When I run the above line of code, I receive the error "Error in eval(family$initialize) : non-positive values not allowed for the 'Gamma' family"

I believe that this is because the "DailyChange" column in my data frame has positive and negative values. Is there a way to remove the column "DailyChange" from my data frame so that I only have the columns "treatment", "Date", "Discharge", "Precipitation", and "Daily Increase"?

I don't think the problem is that DailyChange has negative values, because that variable is not inclued in your GAM. However, it does suggest that you have negative or zero values in DailyIncrease in this data frame.

If the negative values are a mistake, they could be removed. If they really are important, you'll have to find another distribution for the response. If you're still concerned about the non-constant variance, you might have to apply some kind of transformation that can handle positive and negative values. Such transformations do exist, but you'd need to think about the problem a bit more.

Thank you. I do not have any negative values in the "DailyIncrease" variable, but I do have several values of zero. Would zero values cause the error "Error in eval(family$initialize) : non-positive values not allowed for the 'Gamma' family"?

The 0 values will create an error considering the link function is set to log. You may be able to use identity as link function for the Gamma() family but that may not be appropriate for the distribution of the data. You may want to look into the package {brms} which can fit a Gamma-Hurdle model that takes account of the 0 in your data and can fit smoothers.

One suggestion to the above code that @mcneills provided is that if you are to add in treatment you will more than likely want to set the y-intercepts to be separate. You can do this by having treatment as a covariate and as the by argument. See below example using your variables:

m <- gam(DailyIncrease ~ treatment + s(Precipitation, by = treatment), 
         data = df, 
         method = "REML", 
         family = Gamma(link = log))

Good luck and happy GAMing!

Thank you. That worked, I am still unsure as to how to determine the overall slopes of both the preGAM15 and postGAM15 models and determine if these slopes are significantly different. Does anyone have any advice?

I had very few precipitation events greater than 15 mm in precipitation depth, so I removed all observations with precipitation events greater than 15 mm and created four data objects looking at precipitation depth and the increase in stream discharge for events less than 15 mm. This was achieved using the code below, where prePrecip15 is daily precipitation depth of events less than 15 mm between 2010 and 2012, preIncrease15 is the increase in stream discharge for each precipitation event less than 15 mm between 2010 and 2012, postPrecip15 is the daily precipitation depth of events less than 15 mm between 2020 and 2022, and postIncrease15 the daily increase in stream discharge for each precipitation event less than 15 mm between 2010 and 2022 (see code below).
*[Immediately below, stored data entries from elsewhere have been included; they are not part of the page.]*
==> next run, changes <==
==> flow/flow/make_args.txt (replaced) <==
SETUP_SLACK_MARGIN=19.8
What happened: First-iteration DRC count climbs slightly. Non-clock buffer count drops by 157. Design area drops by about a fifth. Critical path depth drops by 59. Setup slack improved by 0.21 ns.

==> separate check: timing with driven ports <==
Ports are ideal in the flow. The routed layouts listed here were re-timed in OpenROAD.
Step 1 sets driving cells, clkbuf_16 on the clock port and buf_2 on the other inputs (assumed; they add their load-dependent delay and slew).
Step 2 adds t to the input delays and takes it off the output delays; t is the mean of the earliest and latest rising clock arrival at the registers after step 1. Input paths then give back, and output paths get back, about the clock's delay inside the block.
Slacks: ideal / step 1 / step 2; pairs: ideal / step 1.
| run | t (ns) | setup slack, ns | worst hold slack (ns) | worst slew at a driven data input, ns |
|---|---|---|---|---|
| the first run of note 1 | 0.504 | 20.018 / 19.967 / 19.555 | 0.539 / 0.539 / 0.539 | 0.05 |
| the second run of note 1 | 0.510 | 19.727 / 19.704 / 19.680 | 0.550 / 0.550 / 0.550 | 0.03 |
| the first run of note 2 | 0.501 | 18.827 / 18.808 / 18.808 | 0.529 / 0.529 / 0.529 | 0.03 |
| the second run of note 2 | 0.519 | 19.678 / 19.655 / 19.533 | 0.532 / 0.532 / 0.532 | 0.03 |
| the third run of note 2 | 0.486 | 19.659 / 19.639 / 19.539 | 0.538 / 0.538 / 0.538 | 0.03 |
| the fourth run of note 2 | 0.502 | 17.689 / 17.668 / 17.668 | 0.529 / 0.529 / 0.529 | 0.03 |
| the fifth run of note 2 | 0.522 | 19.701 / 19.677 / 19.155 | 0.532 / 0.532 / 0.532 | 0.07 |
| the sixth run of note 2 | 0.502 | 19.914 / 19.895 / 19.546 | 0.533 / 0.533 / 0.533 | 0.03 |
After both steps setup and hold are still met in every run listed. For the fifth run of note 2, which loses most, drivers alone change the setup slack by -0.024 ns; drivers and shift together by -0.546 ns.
prePrecip15 <- preOutlierRem.dat$Precipitation[which(preOutlierRem.dat$Precipitation < 15)]
preIncrease15 <- preOutlierRem.dat$DailyIncrease[which(preOutlierRem.dat$Precipitation < 15)]

postPrecip15 <- postOutlierRem.dat$Precipitation[which(postOutlierRem.dat$Precipitation < 15)]
postIncrease15 <- postOutlierRem.dat$DailyIncrease[which(postOutlierRem.dat$Precipitation < 15)]

I then used this data to create two GAM models (one for the relationship between precipitation depth and the daily increase in stream discharge between 2010 and 2012 (i.e., preGAM) and the other for the relationship between precipitation depth and the daily increase in stream discharge between 2020 and 2022 (i.e., postGAM) using the code below:

preGAM15 <- gam(preIncrease15 ~ s(prePrecip15), method = "REML")
postGAM15 <- gam(postIncrease15 ~ s(postPrecip15), method = "REML")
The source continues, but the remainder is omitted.